» **MATERIAL TO PROCESS**:
#####
### src/rtl/div_pkg.sv
// Shared encodings and default constants for the divide-by-zero result writer.
package div_pkg;

   // Program selector encodings on ProgState
   localparam logic [1:0] PS_IDLE = 2'b00;
   localparam logic [1:0] PS_P1   = 2'b01;
   localparam logic [1:0] PS_P2   = 2'b10;
   localparam logic [1:0] PS_P3   = 2'b11;

   typedef enum logic [1:0] {
      IDLE  = 2'b00,
      WRITE = 2'b01,
      HALT  = 2'b10
   } state_t;

   // Default result-area layout and saturation byte
   localparam int unsigned ADDR_W_D  = 8;
   localparam logic [7:0]  P1_BASE_D = 8'h04;
   localparam int unsigned P1_LEN_D  = 3;
   localparam logic [7:0]  P2_BASE_D = 8'h08;
   localparam int unsigned P2_LEN_D  = 2;
   localparam logic [7:0]  SAT_VAL_D = 8'hFF;

   // Program 1 divides by a 16-bit value, program 2 by the high byte only;
   // the other program states never raise a divide-by-zero.
   function automatic logic div_is_zero(input logic [1:0] ps,
                                        input logic [7:0] msb,
                                        input logic [7:0] lsb);
      logic z;
      z = 1'b0;
      if (ps == PS_P1)
         z = ({msb, lsb} == 16'h0000);
      else if (ps == PS_P2)
         z = (msb == 8'h00);
      return z;
   endfunction

endpackage

### src/rtl/div0_result_writer.sv
// Divide-by-zero responder: on a zero divisor at the program's check point,
// writes saturated bytes into the result area through the shared write port,
// flags the exception and holds the core halted until the next program load.
//
// state | meaning
// IDLE  | waiting for a zero-check pulse with a zero divisor
// WRITE | requesting the write port, one byte per granted cycle
// HALT  | result written; exception flagged, core stalled until ProgState==00
module div0_result_writer
   import div_pkg::*;
#(
   parameter int unsigned        ADDR_W  = ADDR_W_D,
   parameter logic [ADDR_W-1:0]  P1_BASE = P1_BASE_D,
   parameter int unsigned        P1_LEN  = P1_LEN_D,
   parameter logic [ADDR_W-1:0]  P2_BASE = P2_BASE_D,
   parameter int unsigned        P2_LEN  = P2_LEN_D,
   parameter logic [7:0]         SAT_VAL = SAT_VAL_D
) (
   input  logic              CLK,
   input  logic              RST_N,
   input  logic [1:0]        ProgState,
   input  logic              DivCheck,
   input  logic [7:0]        DivisorMsb,
   input  logic [7:0]        DivisorLsb,
   input  logic              MemGnt,
   output logic              MemReq,
   output logic [ADDR_W-1:0] MemAddr,
   output logic [7:0]        MemData,
   output logic              MemWen,
   output logic              ExcFlag,
   output logic [1:0]        ExcCause,
   output logic              Halt,
   output logic [7:0]        ExcCount
);

   state_t     state;
   logic [7:0] byte_cnt;
   logic       zero_hit;

   // Zero test only counts when the pulse arrives for a dividing program
   always_comb begin
      zero_hit = DivCheck & div_is_zero(ProgState, DivisorMsb, DivisorLsb);
   end

   // The write strobe is the only unregistered output so the grant lands same cycle
   assign MemWen = MemReq & MemGnt;

   // Sequencer, address/byte counters and exception bookkeeping
   always_ff @(posedge CLK or negedge RST_N) begin
      if (!RST_N) begin
         state    <= IDLE;
         MemReq   <= 1'b0;
         MemAddr  <= '0;
         MemData  <= 8'h00;
         ExcFlag  <= 1'b0;
         ExcCause <= PS_IDLE;
         Halt     <= 1'b0;
         ExcCount <= 8'h00;
         byte_cnt <= 8'h00;
      end else begin
         case (state)
            IDLE: begin
               if (zero_hit) begin
                  state    <= WRITE;
                  MemReq   <= 1'b1;
                  MemData  <= SAT_VAL;
                  ExcFlag  <= 1'b1;
                  ExcCause <= ProgState;
                  Halt     <= 1'b1;
                  if (ExcCount != 8'hFF)
                     ExcCount <= ExcCount + 8'd1;
                  // Base/length are captured here; MemAddr and byte_cnt carry them
                  if (ProgState == PS_P1) begin
                     MemAddr  <= P1_BASE;
                     byte_cnt <= 8'(P1_LEN);
                  end else begin
                     MemAddr  <= P2_BASE;
                     byte_cnt <= 8'(P2_LEN);
                  end
               end
            end
            WRITE: begin
               if (ProgState == PS_IDLE) begin
                  // Program reload aborts; bytes already granted stay in memory
                  state    <= IDLE;
                  MemReq   <= 1'b0;
                  ExcFlag  <= 1'b0;
                  ExcCause <= PS_IDLE;
                  Halt     <= 1'b0;
                  byte_cnt <= 8'h00;
               end else if (MemGnt) begin
                  MemAddr  <= MemAddr + 1'b1;
                  byte_cnt <= byte_cnt - 8'd1;
                  if (byte_cnt == 8'd1) begin
                     state  <= HALT;
                     MemReq <= 1'b0;
                  end
               end
            end
            HALT: begin
               if (ProgState == PS_IDLE) begin
                  state    <= IDLE;
                  ExcFlag  <= 1'b0;
                  ExcCause <= PS_IDLE;
                  Halt     <= 1'b0;
               end
            end
            default: begin
               state  <= IDLE;
               MemReq <= 1'b0;
               Halt   <= 1'b0;
            end
         endcase
      end
   end

endmodule

### config.mk
export PLATFORM = sky130hd
export DESIGN_NAME = div0_result_writer
export DESIGN_NICKNAME = d
export VERILOG_FILES = /design/src/rtl/div_pkg.sv /design/src/rtl/div0_result_writer.sv
export SDC_FILE = /design/constraint.sdc
export NUM_CORES = 1
export LEC_CHECK = 0
export CORE_MARGIN = 4
export CORE_UTILIZATION = 50
export CTS_BUF_LIST = sky130_fd_sc_hd__clkbuf_8
export DETAILED_ROUTE_END_ITERATION = 10
export GPL_TIMING_DRIVEN = 0
export PLACE_DENSITY_LB_ADDON = 0.15
export SETUP_SLACK_MARGIN = 0.15
export SLEW_MARGIN = 20
export SYNTH_ARGS = -nofsm -noshare
export SYNTH_HDL_FRONTEND = slang
export SYNTH_SLANG_ARGS = --single-unit
### constraint.sdc
create_clock -name CLK -period 2.2 [get_ports CLK]
set_input_delay 0.55 -clock CLK [delete_from_list [all_inputs] [get_ports CLK]]
set_output_delay 0.55 -clock CLK [all_outputs]
set_load 0.005 [all_outputs]
==> metrics.txt, run 1 <==
#FFs+latches synth=32; main combinational cell family by area after synthesis=simple AND/OR/NAND/NOR gates; period utilization=just over 90%; total power=2.79 mW; # DRC=0; adder-cell area share of the yosys netlist=approximately 4.5%; IO Port Bufs=between 40 and 50; Inst Count DP=approximately 310; CTS Buf Count=5; Die Wd=approximately 70 um; vias in the first global route=1869; Syn Nets=~240; critical path's slowest cell=a221o_1; share of synthesized area spent on multiplexers=2.45%; Root Driver=clkbuf_8; commonest non-fill, non-tap cell in the layout=clkdlybuf4s50_1; share of layout cells above drive strength 1=a little under a fifth; Detail Route Antenna Nets=0; Clk pwr share=about 23%; largest net degree at the start of global routing=23; worst min path class=primary input to async pin; Fin. Hold Viols=0; Post-synth EDFFs=0; grt ovf=0; Met1 Wirelength=between 2000 and 2500 um; Synth Area in Compound Gates=between 20% and 30%; Clock Pin Slew Worst Setup and Hold Paths=approximately 70 ps; hold_buf cts=0; Syn Area/Cell=between 9 and 10 um2; mapped cell area=1940 um2; first-pass GRT wire length=about 9000 um; Pint=between 1.5 and 2 mW; Top Metal Used=met4; crit path max fanout=7; Routed WL=5360 um; die footprint=slightly below 5000 um2; met3 WL=between 300 and 400 um; DRT iter0 DRCs=about 160; Ports=52; Reg power frac=between 30% and 40%; relative slew slack=71.7%; utilization after layout=about three quarters; kind of critical path=primary input to flop; P_leak=approximately 1.2 nW; routed vias=around 1.9k; crit path cell chain=dlygate4sd2_1 -> nor4_2 -> and4b_2 -> buf_4 -> a21o_4 -> nand2_1 -> a221o_1; # rows=22; CP startpoint=DivisorMsb[7]; Pre-Repair DR Iteration Count=4; critical path startpoint category=primary input; nets@finish=around 310; vias per cell=5.85; ys async rst share=between 90% and 100%; CTS max path bufs=2; XOR/XNOR Fraction of Synth Area=under 10%; status=complete, no violations; Core Region=between 3000 and 4000 um2; P_sw=1.09 mW; sequential-to-total area share from yosys stat=41.2%; maximum vdd drop=approximately 0.00069 V; Gate power share=47.0%; final setup fails=0; fmax=between 0.4 and 0.5 GHz; Simple-Gate Fraction of Synth Area=between 20% and 30%; power per standard cell area=around 1000 nW/um2; Post-Syn Instances=roughly 210; CP required=approximately 2400 ps; fillers=between 200 and 300; Netlist cell types=52; Switching Share=slightly below 40%; H-tree level count=2; TritonCTS clock tree=yes; metal2 WL=~2600 um; Slew Limit Fails=0; initial antenna violation count=0; diode count=0; Final Critical Period=about 2000 ps; CTS Sinks=32; setup TNS=0 ps; Layout area overhead=41.9%; Slew @ Worst Pin=roughly 420 ps; Non-Filler Instances=between 300 and 400; clk_skew=around 5.9 ps; RePlAce Congestion=0.783; Skew-Pair Late Insertion Delay=between 200 and 300 ps; Starting Density=52.3%; Most used DFF post-synth=dfrtp_1; pre-CTS setup slack=-438 ps; total track usage=between 20 and 25%; CP peak stage delay=around 360 ps; Setup crit end kind=flop; Max-cap violations=0; chip height=about 70 um; setup repair after global routing missed its margin=false; Avg WL per Cell=approximately 16 um; Final HPWL DP=between 3000 and 4000 um; crit path DAT=about 2200 ps; most frequent cells in the layout=clkdlybuf4s50_1, dfrtp_1, nand2_1, nor2_1, buf_4; R2R Path Start=state[1]; Synth warnings=0; worst setup margin=186 ps
==> logic make-up after synthesis <==
group,count (synthesis)
buf+inv,23
flops,32
mux,4
fa+ha+maj,7
simple gates,82
compound gates,60
xor+xnor,5
==> repair_timing <==
item                                    4_1_cts  5_1_grt
gates resized for setup                      23       11
endpoints found under the setup margin       25       15
pin swaps                                     8        7
buffers inserted                              6        2
==> routing by layer <==
| layer | up-vias | global-route usage (%) |
|---|---|---|
| li1 | 899 | - |
| met4 | 0 | 7.87 |
| met1 | 926 | 29.8 |
| met2 | 74 | 35.7 |
| met5 | - | 0 |
| met3 | 9 | 5.18 |
==> worst paths after layout <==
check	slack [ps]	end	cells after the start
worst max-delay path	190	MemAddr[1]	7
worst min-delay path	150	MemAddr[3]	1
worst max register to register	300	MemAddr[2]	7
worst min register to register	490	Halt	1
max in group asynchronous	1640	MemAddr[0]	2
min in group CLK	490	Halt	1
==> area by class of cell <==
type / instances / area (um2) / share of cell area, %
clock buffers: 7 / 96.3 / 3.50
repair buffers: 58 / 562 / 20.4
multi-input cells: 158 / 1080 / 39.2
inverters: 8 / 30.0 / 1.09
clock inverters: 1 / 30.0 / 1.09
flip-flops and latches: 32 / 801 / 29.1
well taps: 48 / 60.1 / 2.18
plain buffers: 14 / 96.3 / 3.50
==> power groups by stage <==
stage | Combinational, mW | Sequential, mW | Clock (mW)
detailed placement | 1.20 | 0.859 | 0
finish | 1.31 | 0.852 | 0.627
floorplan | 0.793 | 0.838 | 0
global route | 1.43 | 0.875 | 0.668
CTS | 1.28 | 0.850 | 0.632
global placement | 1.18 | 0.856 | 0
==> synthesized netlist by cell type, drive strengths merged, types with 2 or more instances <==
cell type  number  area (um2)
o21ai          17        85.1
nand2          18        67.6
nand3          10        62.6
o41ai           3        26.3
nor4            6        37.5
nor2           18        67.6
dfrtp          32         801
nand2b          4        25.0
nor3b           3        22.5
mux2            3        37.5
nor2b           4        27.5
and2            3        18.8
o31ai           5        37.5
a211oi          2        15.0
a21boi          2        15.0
buf            11        75.1
inv             8        30.0
ha              7        87.6
a21o            3        22.5
a31oi           3        18.8
a21oi           9        48.8
a2bb2oi         2        17.5
nor3            5        25.0
clkbuf          4        15.0
o22ai           2        12.5
nand4           2        12.5
a31o            3        26.3
or2             2        12.5
xor2            4        35.0
==> worst max-delay path, delay by kind of cell <==
kind / cells / cell delay, ps
compound gates: 2 / 530
buf+inv: 2 / 390
simple gates: 3 / 710
==> stage by stage <==
stage	instance area, um2	hold slack (ps)
after global routing	2760	162
after CTS	2720	155
after detailed placement	2520	464
after global placement	2490	479
after floorplan	1940	254
final	2760	152
==> sequential cells by signal, summed over array words and instances (netlist names) <==
name,cells
Halt,1
MemAddr,8
MemReq,1
ExcCount,8
state,2
ExcCause,2
ExcFlag,1
byte_cnt,8
MemData,1
No activity file was read; power rests on OpenSTA's default activity.
==> run 2: changes to the inputs <==
CORE_MARGIN = 2   (was 4)
==> run 2 against run 1 <==
Setup slack better by 40 ps. Fmax rose by 2.0%. Critical endpoint is now ExcCount[6]. Routed wire length fell by 6.3%. Worst hold slack gained 9.9 ps. Combinational power about the same. Global-route usage is 2.5 points higher. First-iteration DRC count shrank 34%. Via count decreased by 0.68%. Utilization increased by 0.49 points. Final cell count is 0.61% higher. Total power shrank 1.5%. Cell area hardly changed.
==> metrics.txt, run 2 (synthesis results as in run 1) <==
status=complete, no violations (unchanged); maximum vdd drop=0.000916 V (was 0.000685 V); clk_skew=8.64 ps (was 5.90 ps); placed instance area=2520 um2 (unchanged); CP required=2380 ps (was 2360 ps); Pre-Repair DR Iteration Count=5 (was 4); Final Critical Period=1970 ps (was 2010 ps); utilization after layout=74.7% (was 74.2%); share of layout cells above drive strength 1=20.0% (was 18.3%); kind of critical path=primary input to flop (unchanged); IO Port Bufs=49 (unchanged); Clock Pin Slew Worst Setup and Hold Paths=70 ps (about the same); grt ovf=0 (unchanged); commonest non-fill, non-tap cell in the layout=clkdlybuf4s50_1 (unchanged); worst min path class=primary input to async pin (unchanged); Slew Limit Fails=0 (unchanged); fmax=0.507 GHz (was 0.497 GHz); CTS max path bufs=2 (unchanged); most frequent cells in the layout=clkdlybuf4s50_1, dfrtp_1, buf_4 (was clkdlybuf4s50_1, dfrtp_1, nand2_1, nor2_1, buf_4); worst hold slack=161 ps (was 152 ps); Non-Filler Instances=328 (was 326); fillers=301 (was 293); Ports=52 (unchanged); P_leak=1.25 nW (was 1.24 nW); TritonCTS clock tree=yes (unchanged); crit path DAT=2150 ps (was 2180 ps); final setup fails=0 (unchanged); CP peak stage delay=390 ps (was 360 ps); Max-cap violations=0 (unchanged); Core Region=3690 um2 (was 3720 um2); Slew @ Worst Pin=418 ps (was 423 ps); power per standard cell area=998 nW/um2 (was 1010 nW/um2); Root Driver=clkbuf_8 (unchanged); Reg area=802 um2 (was 801 um2); first-pass GRT wire length=8350 um (was 8960 um); H-tree level count=2 (unchanged); CTS Buf Count=5 (unchanged); Skew-Pair Late Insertion Delay=290 ps (was 280 ps); Inst Count DP=311 (unchanged); routed vias=1895 (was 1908); Starting Density=52.7% (was 52.3%); multi-input logic area=1080 um2 (about the same); period utilization=89.7% (was 91.5%); setup repair after global routing missed its margin=false (unchanged); chip height=66.3 um (was 70.3 um); relative slew slack=72.0% (was 71.7%); total track usage=24.9% (was 22.4%); Detail Route Antenna Nets=0 (unchanged); flop2flop setup slack=300 ps (about the same); Die Wd=66.3 um (was 70.3 um); final instance area=2750 um2 (was 2760 um2); diode count=0 (unchanged); Avg WL per Cell=15.3 um (was 16.4 um); Largest regs=ExcCount: 8 flops, MemAddr: 8 flops, byte_cnt: 8 flops (unchanged); crit path cell chain=dlygate4sd2_1 -> nor4_2 -> and4b_2 -> nand3_4 -> or3_4 -> mux2_4 (was dlygate4sd2_1 -> nor4_2 -> and4b_2 -> buf_4 -> a21o_4 -> nand2_1 -> a221o_1); critical path startpoint category=primary input (unchanged); # DRC=0 (unchanged); RePlAce Congestion=0.790 (was 0.783); vias per cell=5.78 (was 5.85); # rows=22 (unchanged); Final HPWL DP=3550 um (was 3660 um); Setup crit end kind=flop (unchanged); die footprint=4400 um2 (was 4950 um2); Routed WL=5020 um (was 5360 um); nets@finish=308 (was 306); vias in the first global route=1746 (was 1869); crit path max fanout=6 (was 7); initial antenna violation count=0 (unchanged); Layout area overhead=41.7% (was 41.9%); Fin. Hold Viols=0 (unchanged); critical path's slowest cell=or3_4 (was a221o_1); DRT iter0 DRCs=104 (was 158); largest net degree at the start of global routing=20 (was 23); CTS Sinks=32 (unchanged)
[run 2: per-layer routing]
metal | share of wire, % | global-route usage (%) | wire, um
met5 | 0 | 0 | 0
met1 | 45 | 34.8 | 2280
met4 | 2.0 | 9.95 | 101
met3 | 6.6 | 5.11 | 334
met2 | 46 | 37.6 | 2300
[run 2: worst paths after layout]
check                         endpoint          start  cells past startpoint
max                        ExcCount[6]  DivisorMsb[5]                      6
min                        byte_cnt[3]          RST_N                      1
max reg2reg                     MemReq       state[1]                      7
min reg2reg                       Halt           Halt                      1
max in group asynchronous   MemData[0]          RST_N                      2
min in group CLK                  Halt           Halt                      1
[run 2: worst max-delay path, delay by kind of cell]
kind          cells  cell delay [ps]
buf+inv           1              240
mux               1              300
simple gates      4             1080
[run 2: layout make-up]
class	count	area share (%)
plain buffers	14	3.63
inverters	8	1.09
multi-input cells	158	39.1
repair buffers	60	20.9
clock inverters	3	1.41
well taps	48	2.18
flip-flops and latches	32	29.1
clock buffers	5	2.50
[run 2: stage by stage]
| step | setup TNS (ps) | total power, mW | setup WS (ps) |
|---|---|---|---|
| final | 0 | 2.75 | 226 |
| after global routing | 0 | 2.93 | 150 |
| after CTS | 0 | 2.71 | 164 |
| after detailed placement | -8290 | 2.06 | -508 |
| after global placement | -10170 | 2.03 | -440 |
| after floorplan | 0 | 1.63 | 215 |
[run 2: timing repair]
item,4_1_cts,5_1_grt
gates resized for setup,24,17
endpoints found under the setup margin,26,18
cloned,0,0
pin swaps,9,9
hold buffers,0,0
setup buffers,9,1
[run 2: report_power, final]
group          internal, mW  switching, mW
Sequential            0.724          0.132
Combinational         0.597          0.738
Clock                 0.331          0.226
#####
» **WHAT IS EXPECTED**: The reply should hold only the lines from the beginning of the listing to the line with "localparam logic [1:0] PS_P1", both ends included, unchanged.

» **RESULT**:
### src/rtl/div_pkg.sv
// Shared encodings and default constants for the divide-by-zero result writer.
package div_pkg;

   // Program selector encodings on ProgState
   localparam logic [1:0] PS_IDLE = 2'b00;
   localparam logic [1:0] PS_P1   = 2'b01;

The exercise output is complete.